If you were to hop into a time machine and take a look at the quick-service restaurant (QSR) space a mere five years ago, the segment would look incredibly different than it does today. Digital barely existed among QSRs, and custom demand for it was nearly nonexistent.
In fact, the most technologically advanced thing you were likely to encounter “was a clown at the drive-thru with a microphone in its mouth,” said Rich Stuppy, chief customer experience officer at fraud prevention firm Kount.
But all of that has evolved massively in the past half-decade, Stuppy told PYMNTS during a recent interview. He said QSR chains have adopted a whole host of digital capabilities. Many have built an entirely new interaction path for customers via order-ahead capabilities, reloadable top-ups for gift cards and loyalty offerings, all neatly nestled together in a mobile app.
Stuppy said that created a bifurcated world of QSR interactions between “[one] group of consumers able to choose between interacting physically or digitally and a whole other group [that would] stay physical only.”
But due to COVID-19, that second set of consumers has disappeared nearly overnight.
“That group had some serious ‘necessity-is-the-mother-of-invention’ moments and has managed over the last few weeks to get fully on board [with] digital,” Stuppy said. “Because if they didn’t, they weren’t going to get the things they wanted.”
He noted that the pandemic realigned the QSR order space, with digital going from a “nice-to-have extra” to a matter of complete necessity. The expert said he’s been impressed to see QSRs of all kinds rise to the occasion over the past several weeks in terms of building “amazing digital customer journeys” that have kept consumer bases satiated.
But, Stuppy noted that at every point in the consumer journey, QSRs have added elements like loyalty rewards and contactless payment paths that delight not only customers, but also fraudsters. He said the bad guys view every upgrade as a new opportunity to insert themselves into the process and illegitimately extract value from consumers and businesses.
That’s value that the low-margin QSR industry can hardly afford to lose, especially in today’s uncertain times. That’s why Stuppy said QSRs working hard to build their digital consumers’ journeys need to address fraud controls from the start.
“If they don’t think about it in advance and put the controls in place, they’re going to make this huge investment in their infrastructure [only] to watch it go to waste or need to be rolled back,” he said. “The fraudsters will use those same features and capabilities that [QSRs] are trying to provide to their customers to commit fraud.”
More Than Just The Risk Of An Occasional Stolen Pizza
Stuppy noted that in many cases, QSRs have a reflexive tendency to dismiss fraud dangers because they sell a relatively inexpensive product.
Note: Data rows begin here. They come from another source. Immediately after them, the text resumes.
`src/rtl/i2c_reg_target.sv`:
```
module i2c_reg_target #(
  parameter logic [5:0] DEV_ID_HI   = 6'b110101,
  parameter int         SYNC_STAGES = 2,
  parameter int         REG_AW      = 7,
  parameter int         DATA_W      = 8
) (
  input  logic              clk,
  input  logic              rst_n,
  input  logic              scl_i,
  input  logic              sda_i,
  input  logic              addr_lsb_i,
  output logic              sda_pull_o,
  output logic [REG_AW-1:0] reg_addr_o,
  output logic [DATA_W-1:0] reg_wdata_o,
  output logic              reg_we_o,
  input  logic [DATA_W-1:0] reg_rdata_i,
  output logic              reg_re_o
);
  localparam int CNT_W = $clog2(DATA_W + 1);
  localparam logic [CNT_W-1:0] LAST = CNT_W'(DATA_W);

  typedef enum logic [3:0] {
    S_IDLE, S_ADDR, S_ADDR_ACK, S_PTR, S_PTR_ACK, S_WR, S_WR_ACK, S_RD, S_RD_ACK
  } state_t;

  state_t             st;
  logic [SYNC_STAGES-1:0] scl_sync, sda_sync;
  logic               scl_q, sda_q, scl_s, sda_s;
  logic               scl_rise, scl_fall, start_c, stop_c;
  logic [DATA_W-1:0]  shreg;
  logic [CNT_W-1:0]   cnt;
  logic [REG_AW-1:0]  ptr;
  logic               rd_mode, auto_inc, ctl_ack;

  assign scl_s      = scl_sync[SYNC_STAGES-1];
  assign sda_s      = sda_sync[SYNC_STAGES-1];
  assign scl_rise   = scl_s & ~scl_q;
  assign scl_fall   = ~scl_s & scl_q;
  assign start_c    = scl_s & scl_q & sda_q & ~sda_s;
  assign stop_c     = scl_s & scl_q & ~sda_q & sda_s;
  assign reg_addr_o = ptr;

  always_ff @(posedge clk or negedge rst_n) begin
    if (!rst_n) begin
      scl_sync <= '1;
      sda_sync <= '1;
      scl_q    <= 1'b1;
      sda_q    <= 1'b1;
    end else begin
      scl_sync <= {scl_sync[SYNC_STAGES-2:0], scl_i};
      sda_sync <= {sda_sync[SYNC_STAGES-2:0], sda_i};
      scl_q    <= scl_s;
      sda_q    <= sda_s;
    end
  end

  always_ff @(posedge clk or negedge rst_n) begin
    if (!rst_n) begin
      st          <= S_IDLE;
      shreg       <= '0;
      cnt         <= '0;
      ptr         <= '0;
      rd_mode     <= 1'b0;
      auto_inc    <= 1'b0;
      ctl_ack     <= 1'b0;
      sda_pull_o  <= 1'b0;
      reg_wdata_o <= '0;
      reg_we_o    <= 1'b0;
      reg_re_o    <= 1'b0;
    end else begin
      reg_we_o <= 1'b0;
      reg_re_o <= 1'b0;
      if (start_c) begin
        st         <= S_ADDR;
        cnt        <= '0;
        sda_pull_o <= 1'b0;
      end else if (stop_c) begin
        st         <= S_IDLE;
        sda_pull_o <= 1'b0;
      end else begin
        case (st)
          S_ADDR, S_PTR, S_WR: begin
            if (scl_rise) begin
              shreg <= {shreg[DATA_W-2:0], sda_s};
              cnt   <= cnt + 1'b1;
            end else if (scl_fall && cnt == LAST) begin
              cnt <= '0;
              if (st == S_ADDR) begin
                if (shreg[7:1] == {DEV_ID_HI, addr_lsb_i}) begin
                  sda_pull_o <= 1'b1;
                  rd_mode    <= shreg[0];
                  st         <= S_ADDR_ACK;
                end else begin
                  st <= S_IDLE;
                end
              end else if (st == S_PTR) begin
                ptr        <= shreg[REG_AW-1:0];
                auto_inc   <= shreg[DATA_W-1];
                sda_pull_o <= 1'b1;
                st         <= S_PTR_ACK;
              end else begin
                reg_wdata_o <= shreg;
                reg_we_o    <= 1'b1;
                sda_pull_o  <= 1'b1;
                st          <= S_WR_ACK;
              end
            end
          end
          S_ADDR_ACK: begin
            if (scl_fall) begin
              if (rd_mode) begin
                shreg      <= reg_rdata_i;
                sda_pull_o <= ~reg_rdata_i[DATA_W-1];
                reg_re_o   <= 1'b1;
                st         <= S_RD;
              end else begin
                sda_pull_o <= 1'b0;
                st         <= S_PTR;
              end
            end
          end
          S_PTR_ACK: begin
            if (scl_fall) begin
              sda_pull_o <= 1'b0;
              st         <= S_WR;
            end
          end
          S_WR_ACK: begin
            if (scl_fall) begin
              sda_pull_o <= 1'b0;
              if (auto_inc) ptr <= ptr + 1'b1;
              st <= S_WR;
            end
          end
          S_RD: begin
            if (scl_rise) begin
              cnt <= cnt + 1'b1;
            end else if (scl_fall) begin
              if (cnt == LAST) begin
                cnt        <= '0;
                sda_pull_o <= 1'b0;
                st         <= S_RD_ACK;
              end else begin
                shreg      <= {shreg[DATA_W-2:0], 1'b0};
                sda_pull_o <= ~shreg[DATA_W-2];
              end
            end
          end
          S_RD_ACK: begin
            if (scl_rise) begin
              ctl_ack <= ~sda_s;
              if (~sda_s && auto_inc) ptr <= ptr + 1'b1;
            end else if (scl_fall) begin
              if (ctl_ack) begin
                shreg      <= reg_rdata_i;
                sda_pull_o <= ~reg_rdata_i[DATA_W-1];
                reg_re_o   <= 1'b1;
                st         <= S_RD;
              end else begin
                st <= S_IDLE;
              end
            end
          end
          default: st <= S_IDLE;
        endcase
      end
    end
  end
endmodule


```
Kount staffers are often asked: “How many pizzas or hamburgers could the fraud community really be after? Who’s really stealing pizza?”
“And I tell them that we see hundreds of millions of dollars of stolen pizza and hamburgers — and everything else you can see happen — every single year,” he said.
How the frauds are structured varies. One particularly popular method, which got its start among pizza places that offered deliveries and consumer accounts, is called “pizza plugging.”
Fraudsters advertise to consumers looking to order take-out — offering, say, $50 of food delivery from a specific restaurant in return for a $12 direct payment. Once the fraudster is paid, they compromise a legitimate customer account, place an order using a saved payment method and have the food shipped or ready for pickup.
This particularly popular method of hacking consumer accounts makes up roughly $1 billion in fraud losses per year for restaurants, Stuppy said. That’s red ink that those establishments can hardly afford, given the historically low-margin nature of food services.
Restaurateurs and QSRs need to partner with segment experts like Kount to secure their systems, he said. While there’s a temptation to want to build everything in-house, working with a fraud prevention provider will ultimately pay dividends to the merchant.
“We are seeing, tracking and monitoring fraud across all of our customers and in real time,” Stuppy said. “A business client is basically benefiting from the experiences and the data — safely and securely — and from our ability to analyze all that data.”
He said that that businesses should consider these partnerships to “do some serious productive work in a very short amount of time.”
Get Ready For The ‘New Normal’
Stuppy said he believes it’s time for QSRs to elevate their fraud prevention tactics, given how quickly digital services went from being a niche concern to being a leading point of interest for the vast majority of customers. He added that the landscape isn’t going to get less digital when the “new normal” presents itself.
If anything, Stuppy said he predicts that consumer expectations for digital are only going to grow.
“Consumers will expect seamless customer experiences — friction-free, fast, real-time — combined in an immersive experience,” he said.
Of course, he said he also expects the fraudsters to follow, as they always do. Fighting back won’t necessarily mean locking down systems to make them much tighter than they are today. After all, false purchase declines tend to be a terrible experience for legitimate consumers trying to order dinner.
But, Stuppy noted, the changes are coming because they have to — and offering an enhanced digital product will require the ability to fully secure it from end to end.
“I think all of these advanced security concerns can be very manageable and well-balanced, if one is willing to do it right,” he said.
And these days, Stuppy noted, many restaurants seem especially willing.